At the shelter, someone mentioned that the dog had gotten a bit testy with a groomer, but no more was said and in my euphoria, I passed it off. He was sort of collie-like, sort of Aussie, I wasn’t sure. He had no back-story; he’d been found on the side of the road. But he was gorgeous, and he loved both of us right away. Jay walked him around to see how he behaved and pronounced it good. We took him.
In the truck on the way home we named him Luke Alter. Jay thought it had a perfect ring, and I thought it sounded like a character out of one of the many westerns I’d written. We laughed and joked, always with Luke pressing his nose between us to get attention.
I took him to the vet, who pronounced him mostly Bearnese Mountain Dog—small for the breed but the coloring was right on. He was healthy—and well behaved. For the first few days his only flaw was a tendency to escape the back yard—if I parked in the back of the driveway and headed toward the front door, I’d find him trotting along next to me. He’d dug out and just wanted to be with me. Sometimes he dug out when there was no one there—then he’d appear at the front door, obviously wanting to be let in. Luke knew he had a home, and he had no desire to go anywhere else.

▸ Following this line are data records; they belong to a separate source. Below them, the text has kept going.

PW:
==> flow/design.v (excerpt) <==
module mult_unsigned #(
		parameter WIDTHA = 16,
		parameter WIDTHB = 24,
		parameter PIPELINE_DEPTH = 4
)
(
	input clk,rst,
	input [WIDTHA -1 :0] A,
	input [WIDTHB -1 :0] B,
	output [WIDTHA + WIDTHB - 1:0] result
);
reg [WIDTHA -1 :0] rA;
reg [WIDTHB -1 :0] rB;
reg [WIDTHA + WIDTHB - 1:0] M [PIPELINE_DEPTH-1:0];
integer i;
always @(posedge clk or posedge rst)
begin
	if (rst) begin
		rA <= 0;
		rB <= 0;
		for (i=0; i<PIPELINE_DEPTH; i=i+1)
		  M[i] <=0;
		end
	else
	begin
		rA <= A;
		rB <= B;
		M[0] <= rA * rB;
		for (i=0; i<PIPELINE_DEPTH-1; i=i+1)
			M[i+1] <= M[i];
	end
end
assign result = M[PIPELINE_DEPTH-1];
endmodule
Size in the first run: ~18000 µm² of cells after synthesis.
clock: 4.42 ns
lec_check: 0
abc_area: 1
cap_margin: 20
core_aspect_ratio: 1.47
core_margin: 2
core_utilization: 72
cts_cluster_diameter: 400
cts_cluster_size: 100
place_density: 0.4
slew_margin: 20
run.sh (not shown) runs the stock make flow with config.mk's settings and CLKGATE_MAP_FILE=.
Flow for PW halted at global routing (5_1_grt), error code GRT-0232.
Here is what was changed in the inputs of TR compared with PW.
- CORE_ASPECT_RATIO: 1.47 -> unset
- PLACE_DENSITY: 0.4 -> unset
- ABC_AREA: 1 -> unset
- MAX_ROUTING_LAYER: unset -> met4
- CTS_CLUSTER_DIAMETER: 400 -> unset
- CTS_CLUSTER_SIZE: 100 -> unset
- the clock period (ns, I/O delays scaled along): 4.42 -> 7.4
Results
- TR reached the final stage; the timing, DRC and antenna checks on its layout passed.
- Row number of buffers added for setup after CTS: TR lower / PW higher
- Total cells reported by yosys after synthesis | TR below PW
- Going from PW to TR, the simple-gate share of the synthesized area was found to have gone down by 1.8 points.
- TR has cell row count below what PW had.
- Die boundary height sits lower in TR than in PW.
- In the metrics for TR and PW, the one carrying the higher instance count after placement with tap cells included is PW.
- What TR reported for area reported by Yosys stat has to be multiplied by 1.05 to get the figure for PW.
- Cmp TR vs PW: post-placement worst setup slack higher in TR
- Die outline width in TR is 24 µm higher than in PW


build 67:
mult_unsigned again, from the RTL that the note above started with.
make LEC_CHECK=0 CAP_MARGIN=20 CELL_PAD_IN_SITES_GLOBAL_PLACEMENT=1 CORE_MARGIN=2 CORE_UTILIZATION=40 CTS_CLUSTER_DIAMETER=341 CTS_CLUSTER_SIZE=99 HOLD_SLACK_MARGIN=-0.07 PLACE_DENSITY=0.89 SLEW_MARGIN=20 TNS_END_PERCENT=20 finish   # period 8.0 ns
Build 67 reached the end of the flow, and the finished layout is clean on the timing, DRC and antenna checks.
For build 18, these inputs were changed with respect to build 67:
- swapping 0.89 for 0.43 in PLACE_DENSITY
- swapping 99 for 95 in CTS_CLUSTER_SIZE
- putting CORE_ASPECT_RATIO at 0.5 where nothing was set
- swapping 1 for 0 in CELL_PAD_IN_SITES_GLOBAL_PLACEMENT
- swapping 20 for 15 in SLEW_MARGIN
- swapping 40 for 26 in CORE_UTILIZATION
Results
Build 18 went all the way through the flow, and no timing, DRC or antenna check failed.
Build 18 vs build 67: global-route usage down in build 18
Going from build 67 to build 18, the worst setup slack was found to have gone down by 250 ps.
Relative to build 67, the global-route wire length before repair of build 18 is higher by about 7.5%.
Build 18 vs build 67: worst hold slack down in build 18
The first-iteration DRC count number comes out higher for build 67 vs build 18.
Taking build 67 as the reference, in build 18 vertical die dimension now smaller; maximum clock rate now smaller; met1 routing resource usage after global routing now smaller.
Number of buffers created by CTS: build 67 vs build 18 identical
Relative to build 18, the following input files were edited for build 87:
- clearing PLACE_DENSITY, which used to be 0.43
- swapping 15 for 20 in SLEW_MARGIN
- clearing TNS_END_PERCENT, which used to be 20
- clearing CELL_PAD_IN_SITES_GLOBAL_PLACEMENT, which used to be 0
- clearing CORE_ASPECT_RATIO, which used to be 0.5
- clearing CTS_CLUSTER_DIAMETER, which used to be 341
- swapping 26 for 64 in CORE_UTILIZATION
- clearing CTS_CLUSTER_SIZE, which used to be 95
- clearing HOLD_SLACK_MARGIN, which used to be -0.07
- swapping 8.0 for 5.33 in the clock period (ns, I/O delays scaled along)
==> comparison <==
- To summarise build 87: no stage aborted, but the layout did not pass its checks, failing on setup timing.
- Build 87 ends up with a worst slew margin relative to its limit that is 2.7 points higher than in build 18.
- [compare] base=build 18 new=build 87: total routed wirelength now sits higher, minimum setup slack in the final design now sits lower.
- Compared with build 18, build 87 shows a lower maximum number of pins on one net before global-route repair.
- Per the comparison of build 87 with build 18, final non-filler cell total shows a reduction of 356, critical path depth grew by 4, horizontal extent of the die decreased by 200 um relative to the old numbers.
Modified inputs, build 77 compared to build 87
- CORE_UTILIZATION now 40, was 64
- CAP_MARGIN now 35, was 20
- HOLD_SLACK_MARGIN now 0.11, previously not set
- the clock period (ns, I/O delays scaled along) now 8.0, was 5.33
Findings:
Build 77 went all the way through the flow, and no timing, DRC or antenna check failed. Build 77 reports a higher layout filler cell count than build 87 does. Combined area of the multi-input logic cells, build 87 and build 77, higher one = build 87. Non-clock buffer total of the final layout went down by more than half going from build 87 to build 77. Diff build 87 and build 77: headroom to the max-slew limit lower in build 87. Summary: wire length of the first global-routing pass, build 77 better than build 87.
> inputs changed (build 77 -> build 26)
- CAP_MARGIN now 20, was 35
- HOLD_SLACK_MARGIN no longer set, was 0.11
- the clock period (ns, I/O delays scaled along) now 6.61, was 8.0
Findings:
- Where hold slack is concerned, build 77 is outperformed by build 26.
- Build 26 finished every step from synthesis to the final layout, and the layout passed the timing, DRC and antenna checks.
- A beginning of the critical path of rB[18] is what build 26 shows, while rA[1] belongs to build 77.
- Build 77 → build 26: final cell count without fillers moved up, delay contributed by the slowest stage of the critical path decreased 110 ps.
- Multi-input gate share of the layout cell area in build 26 is 0.37 points lower than in build 77
- Re tally of clock buffers in the finished layout: no difference whatsoever between build 77 and build 26.
- Build 26 — final instance area about 0.7% higher, build 77 as reference
- Higher sum of met3 wire segment lengths after detailed routing among build 26 and build 77: build 77
- Post-detailed-placement cell area (build 26 over build 77): increase, 210 sq um
- Row growth of design area from synthesis to finish: build 26 higher / build 77 lower
- In the reports for build 26 and build 77, the larger routed wire length on met2 belongs to build 26.
The following lists how build 90 was set up differently from build 26:
- CORE_UTILIZATION: 40 -> 65
- the clock period (ns, I/O delays scaled along): 6.61 -> 5.44
Build 26 and build 90: one clean run, build 26; the rest did not finish clean. The final report for build 90 shows a completed flow and a layout that fails verification, specifically setup timing. Build 26 ended up with M[0][38] as its capture point of the critical path; build 90 ended up with M[0][33]. Going from build 26 to build 90, buffer and inverter count on the worst path grew by 2.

Trouble began when he got a toy stuck under an ottoman, and Jacob tried to free it for him. Luke apparently thought Jacob was taking his toy and snapped. We chalked it up to a misunderstanding. But then Luke violently attacked a dinner guest who went to him with arms outspread. Next it was the teenager across the street who dog-sat for me. And he snapped at Jacob again. My dog-sitter’s mother said the most cogent thing: “You can keep him but you’ll have to change your lifestyle.” It meant no more company; the people I loved would not feel free to come to the house.
Jordan and Christian finally said they were going to curtail Jacob’s visits to the house. They couldn’t take a chance.
All along it was clear that Luke adored me—and I returned it in kind. He’d sit next to my desk, and we’d have long petting sessions and conversations. But I was tormented. I had to do something. I consulted my vet; trainers and breeders. The universal opinion was that if he was a biter, he wasn’t going to change. And if I surrendered him, I needed to be truthful: I couldn’t foist a biter off on innocent people.
Reluctantly Jay and I took him to the humane society. I swear they euthanized him before we were even out of the parking lot. It was one of the most traumatic moments in my life.
I blogged about the pain this had caused me, expecting a flood of sympathy. Instead, I got the most responses I’d ever gotten to a blog—close to 500—almost all condemning me for my cruelty, saying I hadn’t tried. Several people rushed to the humane society to adopt him, only to find he was already gone. When I was feeling most vulnerable, I was vilified. It hurt…and Luke remains a raw place in my heart to this day. I truly loved that dog, but I couldn’t give up family and friends for the sake of a dog I’d had less than a month and one that experts advised me to put down. Luke broke my heart.